Regarding portability: If you can't go portable, then the next best thing might be going with an online offering. This is also a great option for those who work at places where you cannot install software and your caveman-mentality headquarters doesn't know that anything outside of Microcrap exists. (No way here at work to create PDFs with what we are allowed to use.)
For the online version of PrimoPDF, check out [online.primopdf.com]
genghis_schmengis
VideoJeff
Posted 4:32 PM 29/1/08
I've got a question for everyone, and a little observation that someone may be able to put to great use, I hope (also for my own selfish reasons).
But first, my PDF creating experiences:
I have tried PDFCreator, CutePDF, PrimoPDF, and a number of others. I used CutePDF for quite some time with great success, then they "improved it" and I had to stop using it. I never did figure out what the heck was going on, but it just got all complicated.
From comments here at LH, I happily switched to PrimoPDF, and love it, especially after finding that if you poke around in the print driver options, you can tell it how many pages to put on a single output page.
But in the past, at one point, (I don't recall exactly how I did it), I took several scans that I made, and printed them through a fax driver, which as I recall gave me a single multi-page TIFF file. I then opened that file with IrfanView and then "printed" the multi-page file to a PDF file, and due to the compression done by the fax driver, they came out incredibly small. I can't recall exact numbers, but it was significant.
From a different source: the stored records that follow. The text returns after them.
===== config.mk =====
export PLATFORM = sky130hd
export DESIGN_NAME = pidaw_out
export DESIGN_NICKNAME = d
export VERILOG_FILES = /design/src/design/pidaw_pkg.sv /design/src/design/pidaw_out.sv
export SDC_FILE = /design/constraint.sdc
export NUM_CORES = 2
export LEC_CHECK = 0
export ABC_AREA = 1
export BUFFER_PORTS_ARGS = -buffer_cell sky130_fd_sc_hd__buf_2
export CAP_MARGIN = 20
export CORE_MARGIN = 3
export CORE_UTILIZATION = 53
export CTS_BUF_LIST = sky130_fd_sc_hd__clkbuf_8
export CTS_CLUSTER_DIAMETER = 30
export CTS_CLUSTER_SIZE = 10
export DETAILED_ROUTE_END_ITERATION = 6
export HOLD_SLACK_MARGIN = 0.06
export PLACE_DENSITY = 0.71
export SLEW_MARGIN = 5
export SYNTH_ARGS = -nofsm -noshare
export SYNTH_HDL_FRONTEND = slang
export SYNTH_SLANG_ARGS = --single-unit

===== constraint.sdc =====
create_clock -name clock -period 22.7 [get_ports clock]
set_input_delay 5.675 -clock clock [delete_from_list [all_inputs] [get_ports clock]]
set_output_delay 5.675 -clock clock [all_outputs]
set_load 0.02 [all_outputs]

===== src/design/pidaw_pkg.sv =====
package pidaw_pkg;

   localparam int SAMPLE_WIDTH = 16;
   localparam int DATA_W       = 32;
   localparam int ERR_W        = SAMPLE_WIDTH + 1;
   localparam int DER_W        = SAMPLE_WIDTH + 2;
   localparam int PE_W         = DATA_W + ERR_W;
   localparam int DE_W         = DATA_W + DER_W;
   localparam int PD_W         = DE_W + 1;
   localparam int LAW_W        = 2 * DATA_W;
   localparam int WIDE_W       = DATA_W + 1;
   localparam int MODE_W       = 3;
   localparam int CSR_INDEX_W  = 3;

   localparam logic signed [DATA_W-1:0] DATA_MAX = {1'b0, {(DATA_W-1){1'b1}}};
   localparam logic signed [DATA_W-1:0] DATA_MIN = {1'b1, {(DATA_W-1){1'b0}}};

   typedef enum logic [CSR_INDEX_W-1:0] {
      CSR_PROP_GAIN    = 3'd0,
      CSR_INTEG_GAIN   = 3'd1,
      CSR_DERIV_GAIN   = 3'd2,
      CSR_EFFORT_UPPER = 3'd3,
      CSR_EFFORT_LOWER = 3'd4,
      CSR_SUM_UPPER    = 3'd5,
      CSR_SUM_LOWER    = 3'd6,
      CSR_CONTROL_MODE = 3'd7
   } csr_index_type;

   typedef enum logic [1:0] {
      WINDUP_NONE  = 2'd0,
      WINDUP_COND  = 2'd1,
      WINDUP_CLAMP = 2'd2
   } windup_type;

   typedef struct packed {
      logic signed [DATA_W-1:0] prop_gain;
      logic signed [DATA_W-1:0] integ_gain;
      logic signed [DATA_W-1:0] deriv_gain;
      logic signed [DATA_W-1:0] effort_upper;
      logic signed [DATA_W-1:0] effort_lower;
      logic signed [DATA_W-1:0] sum_upper;
      logic signed [DATA_W-1:0] sum_lower;
      logic [MODE_W-1:0]        control_mode;
   } cfg_type;

endpackage


===== src/design/pidaw_out.sv =====
module pidaw_out (
   input  logic                                  clock,
   input  logic                                  reset,
   input  pidaw_pkg::cfg_type                    cfg,
   input  logic                                  sum_valid,
   output logic                                  sum_ready,
   input  logic signed [pidaw_pkg::DATA_W-1:0]   sum_value,
   input  logic signed [pidaw_pkg::PD_W-1:0]     sum_pd,
   output logic                                  rsp_valid,
   input  logic                                  rsp_ready,
   output logic signed [pidaw_pkg::DATA_W-1:0]   rsp_effort
);

   logic                                 prod_valid_ff;
   logic signed [pidaw_pkg::LAW_W-1:0]   kis_ff;
   logic signed [pidaw_pkg::PD_W-1:0]    pd_ff;
   logic                                 rsp_valid_ff;
   logic signed [pidaw_pkg::DATA_W-1:0]  effort_ff;

   logic                                 s4_rdy;
   logic                                 out_rdy;
   logic signed [pidaw_pkg::DATA_W-1:0]  integ_gain;
   logic signed [pidaw_pkg::LAW_W-1:0]   kis_in;
   logic signed [pidaw_pkg::LAW_W-1:0]   law_in;
   logic signed [pidaw_pkg::LAW_W-1:0]   lim_in;
   logic signed [pidaw_pkg::LAW_W-1:0]   up_in;
   logic signed [pidaw_pkg::LAW_W-1:0]   lo_in;
   logic signed [pidaw_pkg::LAW_W-1:0]   max_in;
   logic signed [pidaw_pkg::LAW_W-1:0]   min_in;
   logic signed [pidaw_pkg::DATA_W-1:0]  effort_in;

   assign integ_gain = cfg.integ_gain;
   assign up_in      = pidaw_pkg::LAW_W'(cfg.effort_upper);
   assign lo_in      = pidaw_pkg::LAW_W'(cfg.effort_lower);
   assign max_in     = pidaw_pkg::LAW_W'(pidaw_pkg::DATA_MAX);
   assign min_in     = pidaw_pkg::LAW_W'(pidaw_pkg::DATA_MIN);

   assign out_rdy   = !rsp_valid_ff || rsp_ready;
   assign s4_rdy    = !prod_valid_ff || out_rdy;
   assign sum_ready = s4_rdy;

   assign kis_in = pidaw_pkg::LAW_W'(integ_gain * sum_value);
   assign law_in = kis_ff + pidaw_pkg::LAW_W'(pd_ff);

   always_comb begin
      lim_in = law_in;
      if (cfg.control_mode[0]) begin
         if (law_in > up_in) begin
            lim_in = up_in;
         end else if (law_in < lo_in) begin
            lim_in = lo_in;
         end
      end
      if (lim_in > max_in) begin
         effort_in = pidaw_pkg::DATA_MAX;
      end else if (lim_in < min_in) begin
         effort_in = pidaw_pkg::DATA_MIN;
      end else begin
         effort_in = lim_in[pidaw_pkg::DATA_W-1:0];
      end
   end

   assign rsp_valid  = rsp_valid_ff;
   assign rsp_effort = effort_ff;

   always_ff @(posedge clock) begin
      if (reset) begin
         prod_valid_ff <= 1'b0;
         rsp_valid_ff  <= 1'b0;
      end else begin
         if (s4_rdy) begin
            prod_valid_ff <= sum_valid;
         end
         if (out_rdy) begin
            rsp_valid_ff <= prod_valid_ff;
         end
      end
   end

   always_ff @(posedge clock) begin
      if (sum_valid && s4_rdy) begin
         kis_ff <= kis_in;
         pd_ff  <= sum_pd;
      end
      if (prod_valid_ff && out_rdy) begin
         effort_ff <= effort_in;
      end
   end

endmodule


==> metrics <==
Die Wd=316.3 um; P&R area growth vs syn=4.770%; status=completed; drt first pass iters=6; placement row count=113; most frequent cells in the layout=nand2_1 (1765), inv_1 (1729), fa_1 (1083); Post-CTS Resized=0; first-pass GRT wire length=238700 um; WP data required=22.95 ns; hold path depth=2; area of the die=100100 um2; CTS buffer count=17; GRT Overall Usage=0.3082; vias in the first global route=44410; Worst-path clk slew=0.09 ns; I/O pins=348; RSZ-0062 raised after global routing=false; drt drc=0; Critical Path AT=13.82 ns; initial antenna violation count=3; slowest cell on the critical path=buf_2; count of cell types in the netlist=47; fin. max-slew vios=0; Core ar.=95290 um2; routed len/inst=19.13 um; Clock Latency Late Sink=0.51 ns; Least-Margin Pin Slew=1.109 ns; Largest stage delay, worst path=0.74 ns; Syn Area/Cell=7.912 um2; hold crit path type=register to register; layout cell share with drive strength beyond 1=0.05146; kind of start point of the critical path=primary input; Final Hold Vio Count=0; Slew headroom=0.2514; Mapped Nets=8223; Setup crit end kind=register; Routed WL=148900 um; height of the die=316.3 um; crit share post-route=0.5976; Post-synth ARST share=0; Yosys Warn Count=0; crit-path max FO=32; Final setup viols=0; Cells after Synth=6452; Max Freq=0.07372 GHz; setup TNS=0 ns; Vias/cell=5.371; Seq/Total Area, Yosys=0.08726; Crit Path Category=primary input to register; gr ovfl total=0; Post-synth EDFFs=147; max-cap violations=0; H-Tree Level Count=4; Synth Flop Type=edfxtp_1; # clock sinks=149; Worst R2R Setup Slack=15.19 ns; antenna-violating nets left=0; Yosys reg bits=149; Post-layout nets=8268; 1st-iter DRT viols=3166; post-CTS setup buffers=0; Post-CTS Hold Buffers=0; clk buf depth=2; Cell Area, Synth=51050 um2; minimum clock period=13.57 ns; HPWL Detailed=116700 um; leading cell type in the layout, fill and taps excluded=nand2_1; PortBufs=217; via count=41780; initial cell density of the core=0.5357; CTS tree=yes; GPL Wtd Cong=0.9611; root buffer cell=clkbuf_8; pin count of the biggest net entering global routing=64; worst r2r path cells=37; clock skew=0.03015 ns
==> through the flow <==
step / utilization / setup WS [ns] / area [um2] / cells / hold slack [ns]
after floorplan: - / 9.984 / 51050 / 6452 / 0.4448
after global placement: 0.5568 / 8.728 / 53060 / 7741 / 0.5105
after detailed placement: 0.5568 / 8.750 / 53060 / 7741 / 0.5331
after CTS: 0.5607 / 9.254 / 53430 / 7773 / 0.5443
after global routing: 0.5612 / 8.716 / 53480 / 7777 / 0.5735
final: 0.5612 / 9.134 / 53480 / 7779 / 0.5406
==> metal layers <==
metal  wire (um)  up-vias  track usage  part of all wire
met5           0        -            0                 0
met4        6905        0       0.1180             0.046
met3       13470      420      0.06013             0.090
met2       70780     1962       0.5275              0.48
met1       57690    20470       0.3874              0.39
li1            -    18930            -                 -
==> state kept, by name, summed over array words and instances (netlist names) <==
register       flops
kis_ff            64
pd_ff             51
prod_valid_ff      1
rsp_effort        32
rsp_valid          1
==> area by class of cell <==
type | count | area, um2
diodes | 4 | 10.01
clock buffers | 17 | 234.0
clock inverters | 15 | 132.6
fillers | 8904 | 41810
inverters | 1731 | 6500
multi-input cells | 4344 | 39180
flip-flops and latches | 149 | 4454
well taps | 1265 | 1583
repair buffers | 254 | 1391
==> cells by family (layout without fill, tap and decap cells) <==
kind of cell             after synthesis  count (layout)  synth area share
adder cells (fa/ha/maj)             1457            1457            0.5164
buffers and inverters               1959            2017            0.1456
other                                  0               4                 0
AND/OR/NAND/NOR                     2284            2284            0.1773
flip-flops                           149             149           0.08726
XOR/XNOR                             115             115           0.01973
AO/OA/AOI/OAI                        488             488           0.05368
==> final timing paths <==
path / startpoint / endpoint
setup / recovery: sum_value[11] / kis_ff[54]
hold / removal: prod_valid_ff / prod_valid_ff
setup reg to reg: pd_ff[2] / rsp_effort[1]
hold reg to reg: prod_valid_ff / prod_valid_ff
==> Yosys cell counts (2+ instances only) <==
cell type / instances / area [um2]
and3_1: 2 / 12.51
nand2_2: 8 / 50.05
o21a_1: 14 / 105.1
o2111ai_1: 2 / 17.52
nor3_2: 3 / 30.03
o21bai_1: 10 / 75.07
ha_1: 374 / 4679
a32o_1: 15 / 150.1
nand3_2: 2 / 20.02
nor4_1: 7 / 43.79
a21o_1: 16 / 120.1
inv_1: 1729 / 6490
o211ai_1: 14 / 105.1
a31oi_1: 29 / 181.4
nor3_1: 25 / 125.1
nor2_1: 281 / 1055
xnor2_1: 44 / 385.4
fa_1: 1083 / 21680
o21ai_0: 131 / 655.6
o221ai_1: 3 / 26.28
o31ai_1: 2 / 15.01
and2_1: 2 / 12.51
nand3_1: 111 / 555.5
nand2_1: 1765 / 6625
buf_6: 8 / 90.09
or2_2: 30 / 187.7
dfxtp_1: 2 / 40.04
buf_2: 6 / 30.03
a21boi_0: 2 / 15.01
inv_2: 2 / 7.510
nand4_1: 26 / 162.7
edfxtp_1: 147 / 4414
buf_4: 3 / 22.52
xor2_1: 71 / 621.9
a21oi_1: 244 / 1221
nand3b_1: 18 / 135.1
o311ai_0: 2 / 17.52
buf_1: 2 / 7.510
clkbuf_1: 209 / 784.5
==> critical path: cells and delay by family <==
family | cells | cell delay, ns
buffers and inverters | 9 | 1.25
AND/OR/NAND/NOR | 2 | 0.29
AO/OA/AOI/OAI | 7 | 1.92
XOR/XNOR | 1 | 0.09
adder cells (fa/ha/maj) | 9 | 4.55
Power is left out: the tool's default activity adds up to more than one toggle a clock period on the data nets, which glitch-free logic cannot reach.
The printed files looked like the originals to me.
I've not looked into it recently, but I suspect that someone with a little tiny bit more knowledge than I with fax or TIFF and Windows printer drivers, could rig something up that would make really small PDF files, and with a process that isn't so convoluted as what I did.
I have also used pdf995, also seen recommended here, which has got a lot of features, but is a bit of a nagger. For my purposes, I found that between PrimoPDF and this great program found at www.paologios.com for splitting and/or merging PDF files, it covers 99% of my PDF needs.
One neat thing that I've found, in having to print out magazine articles that have big pictures in them that would otherwise use a lot of toner, and waste a page of paper unnecessarily, or lots of advertisements, the Gios splitter/merger will let you take a file or set of files and specify just the pages you want, and then "merge" it/them into a second file. It is an easy way to select which pages you want to keep.
The Gios program has a few minor bugs, such as crashing if you specify a page number greater than the total number in the input file. I found that out because I knew I wanted it to print to the end of the file, but found that saying pages 1-2,3-5,7-1000 is not the way to get it done. What I did notice after making that mistake is that it does show you the total number of pages, so I guess what I did isn't necessary. The other bug is that if you drag a set of files over, it doesn't seem to want to bring them all over in the original order. I can't recall what makes me say this, but I do believe, just from being a software engineer for 20+ years, that it looks like a bug in the way the files were ordered. But you can rearrange them. It's just a little tedious in how you have to do it. Having said that, it's open source, and very useful as is.
At this point, in looking above at what I've typed, I think that it is more than I know on the subject, so had better stop.
VideoJeff
kjloh
Posted 4:20 AM 13/3/08
I am not sure how the compression come about. however, it does not work for all document. some incident does create bigger size file. and I have incident which it bloat up the size from 4MB to 16MB and take me tremendous amount of time for the process to finished.
It does work most of the time so far.